A good exploration strategy is needed in order to 
make multi-robot accomplish their task in less time. 
The exploration strategy must permit the complete 
coverage of an environment, even in a situation in 
which new knowledge about the environment is 
incrementally acquired by mobile robots during the 
exploration. A requirement for an exploration strategy 
is it must be able to be implemented to mobile robots 
in actual exploration mission. 

The exploration task always comes with mapping. 
Mapping the environment is a basic challenge in 
mobile robots where it leads to benefit in future plan. 
Previously, most papers in exploration and mapping 
only dealt with a single agent systems, which we have 
already knew that the systems is less advantage than 
multi-agent systems. While solving the problems that 
appear in this project, an approach that had been 
performed is quite well. 

In this paper, the problem of exploration technique 
using homogeneous multi-agent in an unknown 
environment is considered. The usage of multi-agent 
systems has many advantages over single agent 
systems [4 - 11]. The main advantage by using multi¬ 
agent is the task can be accomplished faster than 
using a single agent. Besides that, the usage of multi¬ 
agent is more fault-tolerant than a single agent [12]. 
Another advantage of using multi-agent is the 
merging of agents’ knowledge, which leads to avoid 
exploring the same area in a large amount of time. 
However, there are also some disadvantages by using 
multi-agent. One of the disadvantage is the usage of 
multi-agent require more power consumption. N 
number of multi-agent need N times the power used 
by a single agent. Although multi-agent complete the 
task in less time than a single robot, the power 
consumption must be considered also because more 
power used, more cost needed to do the task in real 
application. Moreover, longer path may be needed to 
avoid collision between the agents [12]. 

II. Related work 

After a review of different approaches for multi-robot 
exploration, we conclude that the solutions are 
subscribed depend on the strategy chose for robots 
movement. Basically there are two types of movement 
or strategies [11]. The first type of strategies uses non- 
structured trajectories [13 - 17], where the navigation 


of the robots depends on the search of the best next 
point of view that drives in the elimination of borders 
of the unknown world, or, by means of probabilistic 
methods. The other type involves structured 
trajectories [7, 8, 18 - 21], where the movement is 
basically following zig-zag or spirals like paths. 

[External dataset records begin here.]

## config.mk

```make
export PLATFORM = sky130hd
export DESIGN_NAME = lpf_stage_scheduler
export DESIGN_NICKNAME = d
export VERILOG_FILES = /design/src/rtl/lpf_stage_scheduler.sv
export SDC_FILE = /design/constraint.sdc
export NUM_CORES = 1
export LEC_CHECK = 0
export CAP_MARGIN = 20
export CORE_AREA = 2 2 184 186
export CTS_BUF_LIST = sky130_fd_sc_hd__clkbuf_4 sky130_fd_sc_hd__clkbuf_8
export DETAILED_ROUTE_END_ITERATION = 10
export DIE_AREA = 0 0 186 188
export GPL_ROUTABILITY_DRIVEN = 1
export PLACE_DENSITY = 0.88
export SETUP_SLACK_MARGIN = 0.05
export SYNTH_ARGS = -nofsm -noshare
export SYNTH_HDL_FRONTEND = slang
export SYNTH_SLANG_ARGS = --single-unit
```

## constraint.sdc

```tcl
create_clock -name qzt_clk -period 4.7 [get_ports qzt_clk]
set_clock_uncertainty 0.05 [all_clocks]
set_input_delay 0.705 -clock qzt_clk [delete_from_list [all_inputs] [get_ports qzt_clk]]
set_output_delay 0.705 -clock qzt_clk [all_outputs]
set_load 0.005 [all_outputs]
```
**config.mk**
```make
export PLATFORM = sky130hd
export DESIGN_NAME = if_stage
export DESIGN_NICKNAME = d
export VERILOG_FILES = /design/src/rtl/if_pkg.sv /design/src/rtl/if_stage.sv
export SDC_FILE = /design/constraint.sdc
export NUM_CORES = 1
export LEC_CHECK = 0
export ABC_AREA = 1
export CAP_MARGIN = 10
export CORE_MARGIN = 1.5
export CORE_UTILIZATION = 24
export DETAILED_ROUTE_END_ITERATION = 7
export PLACE_DENSITY = 0.6
export SYNTH_ARGS = -nofsm -noshare
export SYNTH_HDL_FRONTEND = slang
export SYNTH_SLANG_ARGS = --single-unit
```
**constraint.sdc**
```tcl
create_clock -name clk -period 2.6 [get_ports clk]
set_input_delay 0.52 -clock clk [delete_from_list [all_inputs] [get_ports clk]]
set_output_delay 0.52 -clock clk [all_outputs]
set_load 0.03 [all_outputs]
```
**src/rtl/if_pkg.sv**
```systemverilog
// Shared types and constants for the instruction-fetch stage.
package if_pkg;

  typedef enum logic [1:0] {
    BOOT  = 2'd0,
    RUN   = 2'd1,
    REDIR = 2'd2
  } fetch_state_e;

  // Encoding order is the redirect priority, so causes compare numerically.
  typedef enum logic [1:0] {
    NONE   = 2'd0,
    BRANCH = 2'd1,
    RET    = 2'd2,
    INTR   = 2'd3
  } redir_cause_e;

  localparam logic [31:0] PC_STEP = 32'd4;

endpackage

```
**src/rtl/if_stage.sv**
```systemverilog
// IF stage: owns the PC, arbitrates redirects and parks any that arrive while the pipe is stalled.
// im_addr/pc come straight from pc_q (zero latency); stalls hold pc_q and keep a pending redirect in tgt_q.
module if_stage
  import if_pkg::*;
#(
  parameter logic [31:0] RESET_PC = 32'h0000_0000
) (
  input  logic        clk,
  input  logic        reset,
  input  logic        IFID_write,
  input  logic        im_stall,
  input  logic        dm_stall,
  input  logic        CSR_stall,
  input  logic        CSR_reset,
  input  logic        CSR_interrupt,
  input  logic        CSR_ret,
  input  logic [31:0] csr_mtvec,
  input  logic [31:0] csr_mepc,
  input  logic        branch_taken,
  input  logic [31:0] branch_target,
  input  logic [31:0] im_rdata,
  output logic        im_req,
  output logic [31:0] im_addr,
  output logic [31:0] pc,
  output logic [31:0] instruction,
  output logic        IFID_flush
);

  fetch_state_e state_q;
  redir_cause_e cause_q;
  logic [31:0]  pc_q;
  logic [31:0]  tgt_q;

  logic         adv;
  redir_cause_e new_cause;
  logic [31:0]  new_tgt;
  redir_cause_e win_cause;
  logic [31:0]  win_tgt;

  assign adv = IFID_write & ~im_stall & ~dm_stall & ~CSR_stall;

  always_comb begin
    new_cause = NONE;
    new_tgt   = 32'h0;
    if (CSR_interrupt) begin
      new_cause = INTR;
      new_tgt   = {csr_mtvec[31:2], 2'b00};
    end else if (CSR_ret) begin
      new_cause = RET;
      new_tgt   = {csr_mepc[31:2], 2'b00};
    end else if (branch_taken) begin
      new_cause = BRANCH;
      new_tgt   = {branch_target[31:2], 2'b00};
    end
  end

  // A fresh redirect displaces the parked one only at equal or higher priority.
  // With nothing parked cause_q is NONE, so any fresh redirect wins.
  always_comb begin
    win_cause = cause_q;
    win_tgt   = tgt_q;
    if ((new_cause != NONE) && (new_cause >= cause_q)) begin
      win_cause = new_cause;
      win_tgt   = new_tgt;
    end
  end

  always_comb begin
    IFID_flush = 1'b0;
    case (state_q)
      RUN:     IFID_flush = (new_cause != NONE);
      REDIR:   IFID_flush = adv;
      default: IFID_flush = 1'b0;
    endcase
  end

  always_ff @(posedge clk or posedge reset) begin
    if (reset) begin
      state_q <= BOOT;
      pc_q    <= RESET_PC;
      tgt_q   <= 32'h0;
      cause_q <= NONE;
    end else if (CSR_reset) begin
      state_q <= BOOT;
      pc_q    <= RESET_PC;
      tgt_q   <= 32'h0;
      cause_q <= NONE;
    end else begin
      case (state_q)
        BOOT: state_q <= RUN;
        RUN, REDIR: begin
          if (win_cause != NONE) begin
            if (adv) begin
              pc_q    <= win_tgt;
              cause_q <= NONE;
              state_q <= RUN;
            end else begin
              tgt_q   <= win_tgt;
              cause_q <= win_cause;
              state_q <= REDIR;
            end
          end else if (adv) begin
            pc_q <= pc_q + PC_STEP;
          end
        end
        default: state_q <= BOOT;
      endcase
    end
  end

  assign im_req      = (state_q != BOOT);
  assign im_addr     = pc_q;
  assign pc          = pc_q;
  assign instruction = (state_q == BOOT) ? 32'h0 : im_rdata;

endmodule

```
==> impl_metrics.yaml, run 1 <==
cells_and_area:
  drive_gt1_share_pct: 7.25
  finalNetCount: 1242
  synthToLayoutAreaGrowth_pct: 50.1
  antennaDiodeCount: 0
  fin_cells: 1416
  fillers: 2451
routing:
  routed_via_density: 4.49
  wl_per_cell_um: 14.1
  first_pass_iters: 7
  antenna_left: 0
  wl_um: 19900
  drcViolationCount: 0
  drt_iter0_markers: 379
  dr_total_vias: 6358
logic_synthesis:
  avgSynthCellArea_sq_um: 6.17
  ys.warnings.count: 0
  ys_types: 32
  ys_seq_area_share_pct: 30.4
  synth_area_sq_um: 5590
  ys_ff_latch: 68
  synth_cells: 907
  syn_nets: 1051
pwr:
  ir_drop_v: 0.000606
  power.density_nw_per_um2: 1030
  leakagePower_uw: 0.00397
  power_uw: 8610
sta:
  setup_tns_ns: 0
  whs_ns: 0.509
  hold_viol: 0
  finalSetupViolCount: 0
  maxSlewHeadroom_pct: 72.1
  worst_slew_pin_slew_ns: 0.417
  period_needed_ns: 2.45
  slew_viol_final: 0
  min_period_over_period_pct: 94.0
  fmax_mhz: 409
  skew_ns: 0.00619
  rsz0062_at_grt: "false"
cts:
  cts_inserted_buffers: 9
  cts_root_buf: "clkbuf_16"
  clk_latency_ns: 0.33
  cts_tree: "built"
  post-cts-setup-buffers: 0
  clock-sinks: 68
  clockBufferDepth: 2
  cts_hold_buf: 0
  clk_pin_slew_worst_paths_ns: 0.06
  h-tree-depth: 3
grt:
  grt_max_degree: 69
  antenna_found_initial: 0
  grt_use_total_pct: 16.5
  grt_pass1_vias: 5961
  grt_pass1_wl_um: 31400
  grt-ovfl-total: 0
worst_setup_path:
  critPathKind: "reg -> out"
  crit_path_start_kind: "flip-flop"
  rr_startpoint: "im_addr[2]"
  end_kind: "output port"
  worstPathMaxFanout: 25
  cp_data_arrival_time_ns: 1.93
  critical_path_required_ns: 2.08
  crit_start: "state_q[1]"
floorplanning:
  die_y_um: 156
  start_util_pct: 24.6
  chipWidth_um: 156
  core_sq_um: 22800
  die-area_sq_um: 24200
  num_rows: 55
  pin_count: 236
hold_path:
  hold_class: "reg -> reg"
  hold_start: "cause_q[1]"
status:
  status: "finished, final reports clean"
placed_design:
  globalplace.congestion: 0.808
  dp.cells: 1400
  dp_hpwl_um: 15600
  io_buffers: 229
flow_run:
  drv_cap: 0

A. Coordinates and Grids System 

Yamauchi’s approach [4] generally improved the 
coordination between robots. The Frontier-based 
exploration allowed the robots to gain and share new 
information about the environment. The strategy used 
in the paper is called frontier-based exploration. The 
robots explore and increase the knowledge by moving 
to successive frontiers. The evidence grid is used as 
their spatial representation. From the practice, the 
team has decided to use laser-limited sonar rather than 
raw laser because laser-limited sonar reduces the error 
specula reflection from the large obstacles such as 
wall. 

Each robot has its own global evidence grid that 
represents its knowledge about the environment. 
When a robot arrives at a new frontier, it will 
construct an evidence grid representing its current 
surroundings. This local grid is integrated with the 
robot’s global grid, that’s make the knowledge can be 
shared to all of the other robots. Each robot will have 
other robots’ local grids. This approach make robot 
use the information from other robots to help in their 
own exploration path. Therefore, the robots can 
explore more effective and most important is the time 
exploration is reduced successfully because the robot 
didn’t wasting the time for exploring the wrong path 
or environment. However the position of the path can 
be error if the mapping is not accurate especially for 
larger environment. To overcome the problem, 
localization is useful for building accurate maps. 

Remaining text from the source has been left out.